▶ _Activity_
Write the records below out again. Match them exactly.

%%

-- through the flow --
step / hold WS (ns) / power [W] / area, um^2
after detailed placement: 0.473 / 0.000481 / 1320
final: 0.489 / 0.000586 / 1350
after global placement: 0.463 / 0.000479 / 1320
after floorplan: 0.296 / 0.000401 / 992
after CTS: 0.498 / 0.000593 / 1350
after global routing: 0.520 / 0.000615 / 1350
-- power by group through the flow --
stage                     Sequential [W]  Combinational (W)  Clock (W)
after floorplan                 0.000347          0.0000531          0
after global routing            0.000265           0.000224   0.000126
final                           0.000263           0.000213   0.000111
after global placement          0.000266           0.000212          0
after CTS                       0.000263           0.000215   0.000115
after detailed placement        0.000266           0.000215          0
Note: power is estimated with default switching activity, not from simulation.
==> src/rtl/morse_receiver_if.sv <==
// morse_receiver_if: keyed-line inputs and decoded-letter outputs of the Morse receiver
interface morse_receiver_if;
    import morse_pkg::*;
    logic    tick;
    logic    bit_in;
    letter_t letter;
    logic    letter_valid;
    logic    error;
    logic    busy;
    modport master (output tick, bit_in, input letter, letter_valid, error, busy);
    modport slave  (input tick, bit_in, output letter, letter_valid, error, busy);
endinterface

==> src/rtl/morse_symbol_decode.sv <==
// morse_symbol_decode: maps a held dot/dash pattern and its length onto a letter code
module morse_symbol_decode
    import morse_pkg::*;
(
    input  logic [2:0] sym_cnt,
    input  logic [3:0] sym_bits,
    output letter_t    letter,
    output logic       ok
);
    // Unused high bits of the store are always zero, so the full 7-bit key is matched
    always_comb begin
        letter = A;
        ok     = 1'b1;
        case ({sym_cnt, sym_bits})
            {3'd2, 4'b0001}: letter = A;
            {3'd4, 4'b1000}: letter = B;
            {3'd4, 4'b1010}: letter = C;
            {3'd3, 4'b0100}: letter = D;
            {3'd1, 4'b0000}: letter = E;
            {3'd4, 4'b0010}: letter = F;
            {3'd3, 4'b0110}: letter = G;
            {3'd4, 4'b0000}: letter = H;
            default:         ok = 1'b0;
        endcase
    end
endmodule

==> src/rtl/morse_receiver.sv <==
// morse_receiver: measures mark/space run lengths on tick strobes and decodes letters A-H
module morse_receiver
    import morse_pkg::*;
(
    input  logic             clock,
    input  logic             reset,
    morse_receiver_if.slave  rx
);
    rx_state_t  state;
    logic [2:0] mark_cnt;
    logic [2:0] sym_cnt;
    logic [1:0] space_cnt;
    logic [3:0] sym_bits;
    letter_t    dec_letter;
    logic       dec_ok;

    morse_symbol_decode u_decode (
        .sym_cnt  (sym_cnt),
        .sym_bits (sym_bits),
        .letter   (dec_letter),
        .ok       (dec_ok)
    );

    // Receiver FSM; entering FLUSH on a space tick counts that tick toward the 3-tick flush gap
    always_ff @(posedge clock) begin
        if (reset) begin
            state           <= IDLE;
            mark_cnt        <= '0;
            space_cnt       <= '0;
            sym_bits        <= '0;
            sym_cnt         <= '0;
            rx.letter       <= A;
            rx.letter_valid <= 1'b0;
            rx.error        <= 1'b0;
            rx.busy         <= 1'b0;
        end else begin
            rx.letter_valid <= 1'b0;
            rx.error        <= 1'b0;
            if (rx.tick) begin
                case (state)
                    IDLE: if (rx.bit_in) begin
                        state    <= MARK;
                        rx.busy  <= 1'b1;
                        mark_cnt <= 3'd1;
                        sym_bits <= '0;
                        sym_cnt  <= '0;
                    end
                    MARK: if (rx.bit_in) begin
                        mark_cnt <= mark_cnt + 3'd1;
                        if (mark_cnt == DASH_TICKS) begin
                            rx.error  <= 1'b1;
                            state     <= FLUSH;
                            space_cnt <= 2'd0;
                        end
                    end else if ((mark_cnt == DOT_TICKS || mark_cnt == DASH_TICKS) && sym_cnt != MAX_SYMBOLS) begin
                        sym_bits  <= {sym_bits[2:0], mark_cnt == DASH_TICKS};
                        sym_cnt   <= sym_cnt + 3'd1;
                        state     <= SPACE;
                        space_cnt <= 2'd1;
                    end else begin
                        rx.error  <= 1'b1;
                        state     <= FLUSH;
                        space_cnt <= 2'd1;
                    end
                    SPACE: if (!rx.bit_in) begin
                        space_cnt <= space_cnt + 2'd1;
                        if (space_cnt == GAP_TICKS - 2'd1) begin
                            state           <= IDLE;
                            rx.busy         <= 1'b0;
                            rx.letter       <= dec_ok ? dec_letter : rx.letter;
                            rx.letter_valid <= dec_ok;
                            rx.error        <= !dec_ok;
                        end
                    end else if (space_cnt == 2'd1) begin
                        state    <= MARK;
                        mark_cnt <= 3'd1;
                    end else begin
                        rx.error  <= 1'b1;
                        state     <= FLUSH;
                        space_cnt <= 2'd0;
                    end
                    FLUSH: if (rx.bit_in) begin
                        space_cnt <= 2'd0;
                    end else begin
                        space_cnt <= space_cnt + 2'd1;
                        if (space_cnt == GAP_TICKS - 2'd1) begin
                            state   <= IDLE;
                            rx.busy <= 1'b0;
                        end
                    end
                    default: state <= IDLE;
                endcase
            end
        end
    end
endmodule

%%

▶ _Response below_
-- through the flow --
step / hold WS (ns) / power [W] / area, um^2
after detailed placement: 0.473 / 0.000481 / 1320
final: 0.489 / 0.000586 / 1350
after global placement: 0.463 / 0.000479 / 1320
after floorplan: 0.296 / 0.000401 / 992
after CTS: 0.498 / 0.000593 / 1350
after global routing: 0.520 / 0.000615 / 1350
-- power by group through the flow --
stage                     Sequential [W]  Combinational (W)  Clock (W)
after floorplan                 0.000347          0.0000531          0
after global routing            0.000265           0.000224   0.000126
final                           0.000263           0.000213   0.000111
after global placement          0.000266           0.000212          0
after CTS                       0.000263           0.000215   0.000115
after detailed placement        0.000266           0.000215          0
Note: power is estimated with default switching activity, not from simulation.
==> src/rtl/morse_receiver_if.sv <==
// morse_receiver_if: keyed-line inputs and decoded-letter outputs of the Morse receiver
interface morse_receiver_if;
    import morse_pkg::*;
    logic    tick;
    logic    bit_in;
    letter_t letter;
    logic    letter_valid;
    logic    error;
    logic    busy;
    modport master (output tick, bit_in, input letter, letter_valid, error, busy);
    modport slave  (input tick, bit_in, output letter, letter_valid, error, busy);
endinterface

==> src/rtl/morse_symbol_decode.sv <==
// morse_symbol_decode: maps a held dot/dash pattern and its length onto a letter code
module morse_symbol_decode
    import morse_pkg::*;
(
    input  logic [2:0] sym_cnt,
    input  logic [3:0] sym_bits,
    output letter_t    letter,
    output logic       ok
);
    // Unused high bits of the store are always zero, so the full 7-bit key is matched
    always_comb begin
        letter = A;
        ok     = 1'b1;
        case ({sym_cnt, sym_bits})
            {3'd2, 4'b0001}: letter = A;
            {3'd4, 4'b1000}: letter = B;
            {3'd4, 4'b1010}: letter = C;
            {3'd3, 4'b0100}: letter = D;
            {3'd1, 4'b0000}: letter = E;
            {3'd4, 4'b0010}: letter = F;
            {3'd3, 4'b0110}: letter = G;
            {3'd4, 4'b0000}: letter = H;
            default:         ok = 1'b0;
        endcase
    end
endmodule

==> src/rtl/morse_receiver.sv <==
// morse_receiver: measures mark/space run lengths on tick strobes and decodes letters A-H
module morse_receiver
    import morse_pkg::*;
(
    input  logic             clock,
    input  logic             reset,
    morse_receiver_if.slave  rx
);
    rx_state_t  state;
    logic [2:0] mark_cnt;
    logic [2:0] sym_cnt;
    logic [1:0] space_cnt;
    logic [3:0] sym_bits;
    letter_t    dec_letter;
    logic       dec_ok;

    morse_symbol_decode u_decode (
        .sym_cnt  (sym_cnt),
        .sym_bits (sym_bits),
        .letter   (dec_letter),
        .ok       (dec_ok)
    );

    // Receiver FSM; entering FLUSH on a space tick counts that tick toward the 3-tick flush gap
    always_ff @(posedge clock) begin
        if (reset) begin
            state           <= IDLE;
            mark_cnt        <= '0;
            space_cnt       <= '0;
            sym_bits        <= '0;
            sym_cnt         <= '0;
            rx.letter       <= A;
            rx.letter_valid <= 1'b0;
            rx.error        <= 1'b0;
            rx.busy         <= 1'b0;
        end else begin
            rx.letter_valid <= 1'b0;
            rx.error        <= 1'b0;
            if (rx.tick) begin
                case (state)
                    IDLE: if (rx.bit_in) begin
                        state    <= MARK;
                        rx.busy  <= 1'b1;
                        mark_cnt <= 3'd1;
                        sym_bits <= '0;
                        sym_cnt  <= '0;
                    end
                    MARK: if (rx.bit_in) begin
                        mark_cnt <= mark_cnt + 3'd1;
                        if (mark_cnt == DASH_TICKS) begin
                            rx.error  <= 1'b1;
                            state     <= FLUSH;
                            space_cnt <= 2'd0;
                        end
                    end else if ((mark_cnt == DOT_TICKS || mark_cnt == DASH_TICKS) && sym_cnt != MAX_SYMBOLS) begin
                        sym_bits  <= {sym_bits[2:0], mark_cnt == DASH_TICKS};
                        sym_cnt   <= sym_cnt + 3'd1;
                        state     <= SPACE;
                        space_cnt <= 2'd1;
                    end else begin
                        rx.error  <= 1'b1;
                        state     <= FLUSH;
                        space_cnt <= 2'd1;
                    end
                    SPACE: if (!rx.bit_in) begin
                        space_cnt <= space_cnt + 2'd1;
                        if (space_cnt == GAP_TICKS - 2'd1) begin
                            state           <= IDLE;
                            rx.busy         <= 1'b0;
                            rx.letter       <= dec_ok ? dec_letter : rx.letter;
                            rx.letter_valid <= dec_ok;
                            rx.error        <= !dec_ok;
                        end
                    end else if (space_cnt == 2'd1) begin
                        state    <= MARK;
                        mark_cnt <= 3'd1;
                    end else begin
                        rx.error  <= 1'b1;
                        state     <= FLUSH;
                        space_cnt <= 2'd0;
                    end
                    FLUSH: if (rx.bit_in) begin
                        space_cnt <= 2'd0;
                    end else begin
                        space_cnt <= space_cnt + 2'd1;
                        if (space_cnt == GAP_TICKS - 2'd1) begin
                            state   <= IDLE;
                            rx.busy <= 1'b0;
                        end
                    end
                    default: state <= IDLE;
                endcase
            end
        end
    end
endmodule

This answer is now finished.